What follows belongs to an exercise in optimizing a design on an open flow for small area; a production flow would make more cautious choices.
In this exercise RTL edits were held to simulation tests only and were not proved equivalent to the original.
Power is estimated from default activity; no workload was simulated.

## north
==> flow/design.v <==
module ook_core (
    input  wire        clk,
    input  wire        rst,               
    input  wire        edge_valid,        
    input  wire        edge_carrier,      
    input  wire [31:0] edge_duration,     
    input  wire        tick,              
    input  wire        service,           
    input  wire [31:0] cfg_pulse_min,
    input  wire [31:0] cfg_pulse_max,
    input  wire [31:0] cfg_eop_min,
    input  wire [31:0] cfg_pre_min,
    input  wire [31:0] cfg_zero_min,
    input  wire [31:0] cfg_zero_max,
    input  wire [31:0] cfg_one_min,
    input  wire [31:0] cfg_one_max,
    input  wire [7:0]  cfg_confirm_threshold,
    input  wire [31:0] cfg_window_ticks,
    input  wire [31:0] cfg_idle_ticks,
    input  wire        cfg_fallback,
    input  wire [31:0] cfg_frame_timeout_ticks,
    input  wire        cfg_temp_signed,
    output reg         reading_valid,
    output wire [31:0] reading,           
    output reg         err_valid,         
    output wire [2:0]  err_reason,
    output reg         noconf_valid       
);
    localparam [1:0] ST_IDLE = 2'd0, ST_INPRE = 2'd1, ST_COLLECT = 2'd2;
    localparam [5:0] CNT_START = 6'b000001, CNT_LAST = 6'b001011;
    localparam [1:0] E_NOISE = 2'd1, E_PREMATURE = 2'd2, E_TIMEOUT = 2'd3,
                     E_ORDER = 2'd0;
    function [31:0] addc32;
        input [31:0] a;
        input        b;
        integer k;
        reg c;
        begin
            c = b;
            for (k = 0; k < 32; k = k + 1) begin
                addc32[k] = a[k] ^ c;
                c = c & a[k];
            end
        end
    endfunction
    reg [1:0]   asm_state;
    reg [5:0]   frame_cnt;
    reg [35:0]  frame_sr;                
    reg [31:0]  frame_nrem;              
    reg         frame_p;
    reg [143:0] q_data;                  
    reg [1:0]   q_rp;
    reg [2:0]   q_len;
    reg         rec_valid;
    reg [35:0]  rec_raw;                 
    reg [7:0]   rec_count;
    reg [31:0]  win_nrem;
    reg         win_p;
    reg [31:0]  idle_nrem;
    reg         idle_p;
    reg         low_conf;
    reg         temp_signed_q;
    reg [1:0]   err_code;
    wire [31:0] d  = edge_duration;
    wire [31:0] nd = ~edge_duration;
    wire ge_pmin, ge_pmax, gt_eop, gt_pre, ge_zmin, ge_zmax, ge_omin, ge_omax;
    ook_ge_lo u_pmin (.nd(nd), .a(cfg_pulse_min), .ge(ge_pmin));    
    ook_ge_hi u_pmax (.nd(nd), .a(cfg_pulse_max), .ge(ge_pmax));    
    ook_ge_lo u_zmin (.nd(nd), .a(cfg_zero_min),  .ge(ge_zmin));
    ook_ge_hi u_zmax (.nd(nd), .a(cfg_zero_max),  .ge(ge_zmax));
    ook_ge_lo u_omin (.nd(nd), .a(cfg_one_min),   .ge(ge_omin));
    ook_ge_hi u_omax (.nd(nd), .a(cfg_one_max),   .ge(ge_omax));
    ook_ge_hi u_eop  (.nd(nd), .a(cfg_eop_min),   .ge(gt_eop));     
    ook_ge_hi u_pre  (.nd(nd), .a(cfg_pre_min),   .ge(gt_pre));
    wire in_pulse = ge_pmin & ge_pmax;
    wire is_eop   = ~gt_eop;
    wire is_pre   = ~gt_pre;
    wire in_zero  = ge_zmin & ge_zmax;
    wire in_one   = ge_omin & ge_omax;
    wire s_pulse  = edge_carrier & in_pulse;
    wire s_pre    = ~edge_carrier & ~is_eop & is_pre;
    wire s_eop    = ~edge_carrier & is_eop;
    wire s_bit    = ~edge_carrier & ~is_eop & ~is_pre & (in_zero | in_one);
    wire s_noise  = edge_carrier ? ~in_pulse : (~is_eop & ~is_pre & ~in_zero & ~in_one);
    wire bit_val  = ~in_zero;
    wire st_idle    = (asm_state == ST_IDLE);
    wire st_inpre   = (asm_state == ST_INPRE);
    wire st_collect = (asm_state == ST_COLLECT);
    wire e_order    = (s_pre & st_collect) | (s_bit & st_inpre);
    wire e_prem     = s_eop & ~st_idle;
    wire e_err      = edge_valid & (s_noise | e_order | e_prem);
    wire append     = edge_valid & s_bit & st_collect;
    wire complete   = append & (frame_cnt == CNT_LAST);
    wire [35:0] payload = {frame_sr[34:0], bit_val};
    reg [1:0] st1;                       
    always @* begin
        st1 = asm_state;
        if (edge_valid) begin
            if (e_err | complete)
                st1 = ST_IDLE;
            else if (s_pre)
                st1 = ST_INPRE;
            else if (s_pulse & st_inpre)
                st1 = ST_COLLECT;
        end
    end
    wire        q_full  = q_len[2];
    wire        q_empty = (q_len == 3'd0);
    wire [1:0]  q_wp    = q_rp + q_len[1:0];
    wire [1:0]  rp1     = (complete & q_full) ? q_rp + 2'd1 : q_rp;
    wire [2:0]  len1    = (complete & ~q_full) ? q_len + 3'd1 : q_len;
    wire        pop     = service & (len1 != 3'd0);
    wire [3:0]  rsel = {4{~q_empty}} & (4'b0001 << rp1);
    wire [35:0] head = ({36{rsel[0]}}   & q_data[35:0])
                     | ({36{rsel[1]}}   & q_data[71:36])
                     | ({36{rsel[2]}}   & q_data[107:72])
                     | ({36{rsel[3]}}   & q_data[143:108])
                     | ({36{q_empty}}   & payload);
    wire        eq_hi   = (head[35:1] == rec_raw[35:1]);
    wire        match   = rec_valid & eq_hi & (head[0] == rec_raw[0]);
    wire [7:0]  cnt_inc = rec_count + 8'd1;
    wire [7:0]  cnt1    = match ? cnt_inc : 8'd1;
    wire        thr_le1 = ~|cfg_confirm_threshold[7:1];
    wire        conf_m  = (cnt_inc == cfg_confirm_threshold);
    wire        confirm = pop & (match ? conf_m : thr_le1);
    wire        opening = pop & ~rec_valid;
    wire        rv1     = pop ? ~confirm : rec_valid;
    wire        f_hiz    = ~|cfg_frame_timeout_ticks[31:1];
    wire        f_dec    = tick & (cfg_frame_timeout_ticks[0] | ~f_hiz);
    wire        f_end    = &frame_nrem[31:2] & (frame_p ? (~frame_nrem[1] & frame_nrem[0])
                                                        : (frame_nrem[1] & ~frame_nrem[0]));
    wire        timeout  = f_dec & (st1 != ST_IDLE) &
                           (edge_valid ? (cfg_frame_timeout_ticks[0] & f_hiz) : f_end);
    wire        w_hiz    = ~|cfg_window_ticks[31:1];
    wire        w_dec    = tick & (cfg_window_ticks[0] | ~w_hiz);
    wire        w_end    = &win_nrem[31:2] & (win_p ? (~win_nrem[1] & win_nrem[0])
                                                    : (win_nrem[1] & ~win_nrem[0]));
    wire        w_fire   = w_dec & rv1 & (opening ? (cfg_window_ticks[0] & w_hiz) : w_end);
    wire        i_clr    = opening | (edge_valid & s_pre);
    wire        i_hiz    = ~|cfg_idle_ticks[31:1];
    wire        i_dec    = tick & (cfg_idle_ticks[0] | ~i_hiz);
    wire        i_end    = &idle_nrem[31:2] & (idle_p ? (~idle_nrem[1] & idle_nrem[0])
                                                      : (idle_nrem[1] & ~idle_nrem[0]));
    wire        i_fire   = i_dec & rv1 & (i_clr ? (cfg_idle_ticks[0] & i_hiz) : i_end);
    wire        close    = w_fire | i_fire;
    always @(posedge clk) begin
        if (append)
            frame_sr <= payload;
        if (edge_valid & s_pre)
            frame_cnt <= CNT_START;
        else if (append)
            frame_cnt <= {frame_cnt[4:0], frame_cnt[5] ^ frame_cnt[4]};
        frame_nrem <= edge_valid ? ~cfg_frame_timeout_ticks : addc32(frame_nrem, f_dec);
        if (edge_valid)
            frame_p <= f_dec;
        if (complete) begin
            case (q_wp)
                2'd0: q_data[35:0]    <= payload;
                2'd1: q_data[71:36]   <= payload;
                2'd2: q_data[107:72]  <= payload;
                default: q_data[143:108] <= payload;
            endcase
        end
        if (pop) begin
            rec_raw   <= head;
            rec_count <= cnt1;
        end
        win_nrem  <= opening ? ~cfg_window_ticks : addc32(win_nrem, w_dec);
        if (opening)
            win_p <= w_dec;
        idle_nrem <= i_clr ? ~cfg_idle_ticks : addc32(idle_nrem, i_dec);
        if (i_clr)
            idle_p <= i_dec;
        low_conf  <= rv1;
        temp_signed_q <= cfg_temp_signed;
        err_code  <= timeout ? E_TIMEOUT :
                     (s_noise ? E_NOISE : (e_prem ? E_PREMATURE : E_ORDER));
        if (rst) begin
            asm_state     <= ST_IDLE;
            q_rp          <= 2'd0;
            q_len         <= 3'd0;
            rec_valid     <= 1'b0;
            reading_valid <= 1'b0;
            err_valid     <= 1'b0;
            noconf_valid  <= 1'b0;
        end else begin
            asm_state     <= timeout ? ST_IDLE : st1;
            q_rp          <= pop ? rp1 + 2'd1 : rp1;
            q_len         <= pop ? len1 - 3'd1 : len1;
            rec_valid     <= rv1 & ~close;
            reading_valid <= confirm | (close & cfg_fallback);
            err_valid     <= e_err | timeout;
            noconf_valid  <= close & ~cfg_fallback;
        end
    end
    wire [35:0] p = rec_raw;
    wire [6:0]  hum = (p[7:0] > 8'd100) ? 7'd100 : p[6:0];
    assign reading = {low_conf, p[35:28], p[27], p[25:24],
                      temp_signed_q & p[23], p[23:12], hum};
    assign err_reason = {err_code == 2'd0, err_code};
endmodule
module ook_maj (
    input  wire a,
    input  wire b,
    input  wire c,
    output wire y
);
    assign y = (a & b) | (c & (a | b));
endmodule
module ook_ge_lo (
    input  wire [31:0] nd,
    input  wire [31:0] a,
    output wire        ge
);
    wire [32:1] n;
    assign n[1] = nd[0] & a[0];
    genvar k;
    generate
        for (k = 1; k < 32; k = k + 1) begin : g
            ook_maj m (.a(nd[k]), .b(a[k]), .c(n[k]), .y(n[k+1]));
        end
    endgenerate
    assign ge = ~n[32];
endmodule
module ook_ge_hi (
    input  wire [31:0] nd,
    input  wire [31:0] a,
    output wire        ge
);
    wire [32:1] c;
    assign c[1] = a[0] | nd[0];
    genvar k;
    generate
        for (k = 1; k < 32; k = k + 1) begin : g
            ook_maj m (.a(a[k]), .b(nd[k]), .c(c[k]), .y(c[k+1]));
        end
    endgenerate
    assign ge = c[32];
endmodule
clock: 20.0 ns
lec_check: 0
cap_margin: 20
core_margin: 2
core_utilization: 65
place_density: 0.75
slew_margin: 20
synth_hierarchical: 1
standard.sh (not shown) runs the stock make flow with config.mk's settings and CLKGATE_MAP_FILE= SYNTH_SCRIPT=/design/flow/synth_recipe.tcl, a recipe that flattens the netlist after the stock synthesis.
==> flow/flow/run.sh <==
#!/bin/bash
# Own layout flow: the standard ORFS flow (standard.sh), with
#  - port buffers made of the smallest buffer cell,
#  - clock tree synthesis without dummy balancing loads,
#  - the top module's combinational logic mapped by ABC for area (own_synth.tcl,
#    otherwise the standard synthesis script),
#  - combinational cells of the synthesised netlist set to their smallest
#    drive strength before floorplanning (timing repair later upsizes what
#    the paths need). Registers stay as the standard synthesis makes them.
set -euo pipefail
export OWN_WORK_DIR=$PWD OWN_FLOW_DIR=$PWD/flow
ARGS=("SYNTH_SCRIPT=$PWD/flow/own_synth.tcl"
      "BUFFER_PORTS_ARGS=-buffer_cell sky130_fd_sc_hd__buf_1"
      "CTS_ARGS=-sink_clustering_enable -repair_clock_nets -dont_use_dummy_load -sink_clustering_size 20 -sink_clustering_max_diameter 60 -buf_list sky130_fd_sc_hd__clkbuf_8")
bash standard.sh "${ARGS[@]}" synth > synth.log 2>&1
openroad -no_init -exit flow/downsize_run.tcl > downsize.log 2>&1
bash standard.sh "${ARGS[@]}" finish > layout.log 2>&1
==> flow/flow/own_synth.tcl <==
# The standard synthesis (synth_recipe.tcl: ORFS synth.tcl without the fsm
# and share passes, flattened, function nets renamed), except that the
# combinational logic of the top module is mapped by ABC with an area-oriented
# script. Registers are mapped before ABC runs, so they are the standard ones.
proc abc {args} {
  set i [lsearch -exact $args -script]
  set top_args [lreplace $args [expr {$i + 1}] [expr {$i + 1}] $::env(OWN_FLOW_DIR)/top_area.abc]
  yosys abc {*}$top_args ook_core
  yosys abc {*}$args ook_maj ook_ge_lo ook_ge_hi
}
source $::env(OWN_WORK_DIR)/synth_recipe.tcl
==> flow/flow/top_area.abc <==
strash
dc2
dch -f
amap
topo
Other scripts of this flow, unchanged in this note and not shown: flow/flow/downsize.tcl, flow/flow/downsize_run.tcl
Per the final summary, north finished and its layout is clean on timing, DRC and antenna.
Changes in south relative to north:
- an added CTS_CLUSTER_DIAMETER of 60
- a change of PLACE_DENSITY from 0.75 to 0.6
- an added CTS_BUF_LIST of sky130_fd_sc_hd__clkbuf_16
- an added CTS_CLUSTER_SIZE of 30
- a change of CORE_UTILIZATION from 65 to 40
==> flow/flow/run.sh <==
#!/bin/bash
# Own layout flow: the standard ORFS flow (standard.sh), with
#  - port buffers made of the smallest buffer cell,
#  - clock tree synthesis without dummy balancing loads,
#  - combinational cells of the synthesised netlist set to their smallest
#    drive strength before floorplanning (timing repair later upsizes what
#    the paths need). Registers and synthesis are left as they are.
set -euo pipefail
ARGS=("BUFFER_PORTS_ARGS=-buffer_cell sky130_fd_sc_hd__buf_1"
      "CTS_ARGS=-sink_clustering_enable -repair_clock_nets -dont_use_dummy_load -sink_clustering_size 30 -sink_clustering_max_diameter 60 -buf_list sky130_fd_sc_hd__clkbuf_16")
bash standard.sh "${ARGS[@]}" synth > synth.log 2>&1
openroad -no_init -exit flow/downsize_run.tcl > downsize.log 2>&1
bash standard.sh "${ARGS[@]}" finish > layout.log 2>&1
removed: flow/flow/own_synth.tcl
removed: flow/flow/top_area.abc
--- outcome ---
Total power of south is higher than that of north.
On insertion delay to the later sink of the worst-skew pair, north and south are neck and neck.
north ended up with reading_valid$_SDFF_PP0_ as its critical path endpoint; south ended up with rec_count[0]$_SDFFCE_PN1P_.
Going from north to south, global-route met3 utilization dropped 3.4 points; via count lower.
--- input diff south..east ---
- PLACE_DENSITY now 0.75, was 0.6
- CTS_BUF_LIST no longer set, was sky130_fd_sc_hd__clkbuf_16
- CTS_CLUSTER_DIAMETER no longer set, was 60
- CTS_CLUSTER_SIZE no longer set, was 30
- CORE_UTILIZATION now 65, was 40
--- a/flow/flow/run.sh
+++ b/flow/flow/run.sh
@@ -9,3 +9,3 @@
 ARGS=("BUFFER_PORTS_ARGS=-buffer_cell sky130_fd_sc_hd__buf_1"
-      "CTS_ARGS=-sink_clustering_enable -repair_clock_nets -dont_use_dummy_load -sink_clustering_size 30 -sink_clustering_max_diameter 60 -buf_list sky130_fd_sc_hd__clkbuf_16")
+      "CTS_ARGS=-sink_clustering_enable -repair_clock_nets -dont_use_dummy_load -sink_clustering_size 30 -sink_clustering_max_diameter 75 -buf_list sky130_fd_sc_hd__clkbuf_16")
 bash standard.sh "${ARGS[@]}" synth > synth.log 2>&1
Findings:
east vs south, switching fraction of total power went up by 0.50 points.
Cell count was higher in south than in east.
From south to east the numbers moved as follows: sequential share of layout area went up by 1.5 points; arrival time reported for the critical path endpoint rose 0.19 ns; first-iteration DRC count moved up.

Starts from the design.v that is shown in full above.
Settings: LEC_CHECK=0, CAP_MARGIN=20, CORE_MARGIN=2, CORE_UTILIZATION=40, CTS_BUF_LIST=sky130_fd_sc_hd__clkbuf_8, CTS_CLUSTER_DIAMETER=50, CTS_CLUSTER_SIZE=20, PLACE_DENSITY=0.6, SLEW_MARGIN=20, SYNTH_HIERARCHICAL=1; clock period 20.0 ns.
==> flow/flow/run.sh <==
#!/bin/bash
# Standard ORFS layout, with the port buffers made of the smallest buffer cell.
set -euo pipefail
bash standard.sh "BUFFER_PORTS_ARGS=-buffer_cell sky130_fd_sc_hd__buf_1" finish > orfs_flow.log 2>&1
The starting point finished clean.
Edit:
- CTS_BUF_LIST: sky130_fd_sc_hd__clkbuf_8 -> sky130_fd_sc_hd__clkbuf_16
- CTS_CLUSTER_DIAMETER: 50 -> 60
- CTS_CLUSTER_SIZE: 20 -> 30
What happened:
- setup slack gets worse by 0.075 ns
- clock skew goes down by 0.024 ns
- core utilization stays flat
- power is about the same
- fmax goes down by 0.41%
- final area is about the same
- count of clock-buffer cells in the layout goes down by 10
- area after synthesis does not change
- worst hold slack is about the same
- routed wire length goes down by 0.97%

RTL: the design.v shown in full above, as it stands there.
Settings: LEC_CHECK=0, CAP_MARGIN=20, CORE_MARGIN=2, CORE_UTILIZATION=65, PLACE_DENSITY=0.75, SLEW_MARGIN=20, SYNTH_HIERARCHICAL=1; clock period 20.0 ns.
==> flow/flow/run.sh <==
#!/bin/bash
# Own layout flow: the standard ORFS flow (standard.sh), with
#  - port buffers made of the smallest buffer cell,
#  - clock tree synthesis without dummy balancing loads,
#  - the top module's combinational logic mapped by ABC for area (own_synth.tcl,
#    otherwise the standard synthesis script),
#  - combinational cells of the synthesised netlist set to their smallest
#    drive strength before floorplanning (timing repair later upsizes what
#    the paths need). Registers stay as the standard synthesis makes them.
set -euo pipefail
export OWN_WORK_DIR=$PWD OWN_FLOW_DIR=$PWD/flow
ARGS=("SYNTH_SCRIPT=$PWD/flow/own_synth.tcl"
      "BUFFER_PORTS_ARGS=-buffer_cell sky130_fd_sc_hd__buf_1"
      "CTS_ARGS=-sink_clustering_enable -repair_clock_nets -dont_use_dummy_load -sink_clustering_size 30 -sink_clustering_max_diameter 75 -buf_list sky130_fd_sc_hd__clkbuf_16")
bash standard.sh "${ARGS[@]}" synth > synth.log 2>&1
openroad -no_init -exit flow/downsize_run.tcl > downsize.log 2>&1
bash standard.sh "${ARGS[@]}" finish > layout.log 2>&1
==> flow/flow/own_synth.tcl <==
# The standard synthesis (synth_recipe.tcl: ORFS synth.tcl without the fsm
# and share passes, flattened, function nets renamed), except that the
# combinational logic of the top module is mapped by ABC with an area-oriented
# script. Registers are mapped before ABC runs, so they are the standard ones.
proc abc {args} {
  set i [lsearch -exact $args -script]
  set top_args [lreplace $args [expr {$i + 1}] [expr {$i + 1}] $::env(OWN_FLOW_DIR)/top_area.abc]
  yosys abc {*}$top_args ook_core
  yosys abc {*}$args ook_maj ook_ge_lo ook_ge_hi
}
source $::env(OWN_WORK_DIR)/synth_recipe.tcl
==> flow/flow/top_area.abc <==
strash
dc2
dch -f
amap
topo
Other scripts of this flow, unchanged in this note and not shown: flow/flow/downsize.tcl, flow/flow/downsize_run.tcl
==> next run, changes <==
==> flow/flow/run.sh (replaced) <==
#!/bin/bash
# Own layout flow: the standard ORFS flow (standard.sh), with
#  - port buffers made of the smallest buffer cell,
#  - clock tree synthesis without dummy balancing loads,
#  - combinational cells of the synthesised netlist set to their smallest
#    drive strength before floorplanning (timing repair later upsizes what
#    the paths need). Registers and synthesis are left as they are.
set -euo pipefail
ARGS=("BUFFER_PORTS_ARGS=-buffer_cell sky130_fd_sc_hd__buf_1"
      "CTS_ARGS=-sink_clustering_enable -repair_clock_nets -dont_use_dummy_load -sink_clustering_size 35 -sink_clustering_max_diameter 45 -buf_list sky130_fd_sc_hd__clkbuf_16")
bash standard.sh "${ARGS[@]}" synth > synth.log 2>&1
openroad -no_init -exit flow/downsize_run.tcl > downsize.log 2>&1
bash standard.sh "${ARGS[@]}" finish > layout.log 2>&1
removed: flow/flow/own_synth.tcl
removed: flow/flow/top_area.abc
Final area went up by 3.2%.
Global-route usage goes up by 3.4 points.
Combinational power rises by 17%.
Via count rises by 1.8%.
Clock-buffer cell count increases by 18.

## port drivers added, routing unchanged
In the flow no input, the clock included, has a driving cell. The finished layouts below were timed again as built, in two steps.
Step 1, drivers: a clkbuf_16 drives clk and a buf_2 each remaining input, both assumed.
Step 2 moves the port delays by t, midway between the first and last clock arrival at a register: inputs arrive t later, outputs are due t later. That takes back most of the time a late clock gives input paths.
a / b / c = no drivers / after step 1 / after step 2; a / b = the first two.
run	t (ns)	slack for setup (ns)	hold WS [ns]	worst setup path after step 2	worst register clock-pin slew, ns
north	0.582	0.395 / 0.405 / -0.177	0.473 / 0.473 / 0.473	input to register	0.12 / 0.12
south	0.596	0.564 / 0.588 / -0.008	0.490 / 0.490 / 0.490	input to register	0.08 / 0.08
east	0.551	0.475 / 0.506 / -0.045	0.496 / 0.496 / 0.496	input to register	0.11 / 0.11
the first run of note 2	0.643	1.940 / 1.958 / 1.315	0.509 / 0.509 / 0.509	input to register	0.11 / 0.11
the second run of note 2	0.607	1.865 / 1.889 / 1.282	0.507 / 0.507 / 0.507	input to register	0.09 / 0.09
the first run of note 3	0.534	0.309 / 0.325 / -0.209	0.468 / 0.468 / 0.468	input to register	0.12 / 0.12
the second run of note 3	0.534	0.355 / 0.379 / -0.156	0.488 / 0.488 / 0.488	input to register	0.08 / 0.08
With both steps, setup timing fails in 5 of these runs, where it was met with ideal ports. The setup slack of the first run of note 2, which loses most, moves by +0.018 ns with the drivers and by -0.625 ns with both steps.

* Goal of the exercise:
Look above for the line containing "q_rp + q_len[1:0];". Output from there through the line containing "(~win_nrem[1] & win_nrem[0])", exactly and inclusively.

* Written reply:
    wire [1:0]  q_wp    = q_rp + q_len[1:0];
    wire [1:0]  rp1     = (complete & q_full) ? q_rp + 2'd1 : q_rp;
    wire [2:0]  len1    = (complete & ~q_full) ? q_len + 3'd1 : q_len;
    wire        pop     = service & (len1 != 3'd0);
    wire [3:0]  rsel = {4{~q_empty}} & (4'b0001 << rp1);
    wire [35:0] head = ({36{rsel[0]}}   & q_data[35:0])
                     | ({36{rsel[1]}}   & q_data[71:36])
                     | ({36{rsel[2]}}   & q_data[107:72])
                     | ({36{rsel[3]}}   & q_data[143:108])
                     | ({36{q_empty}}   & payload);
    wire        eq_hi   = (head[35:1] == rec_raw[35:1]);
    wire        match   = rec_valid & eq_hi & (head[0] == rec_raw[0]);
    wire [7:0]  cnt_inc = rec_count + 8'd1;
    wire [7:0]  cnt1    = match ? cnt_inc : 8'd1;
    wire        thr_le1 = ~|cfg_confirm_threshold[7:1];
    wire        conf_m  = (cnt_inc == cfg_confirm_threshold);
    wire        confirm = pop & (match ? conf_m : thr_le1);
    wire        opening = pop & ~rec_valid;
    wire        rv1     = pop ? ~confirm : rec_valid;
    wire        f_hiz    = ~|cfg_frame_timeout_ticks[31:1];
    wire        f_dec    = tick & (cfg_frame_timeout_ticks[0] | ~f_hiz);
    wire        f_end    = &frame_nrem[31:2] & (frame_p ? (~frame_nrem[1] & frame_nrem[0])
                                                        : (frame_nrem[1] & ~frame_nrem[0]));
    wire        timeout  = f_dec & (st1 != ST_IDLE) &
                           (edge_valid ? (cfg_frame_timeout_ticks[0] & f_hiz) : f_end);
    wire        w_hiz    = ~|cfg_window_ticks[31:1];
    wire        w_dec    = tick & (cfg_window_ticks[0] | ~w_hiz);
    wire        w_end    = &win_nrem[31:2] & (win_p ? (~win_nrem[1] & win_nrem[0])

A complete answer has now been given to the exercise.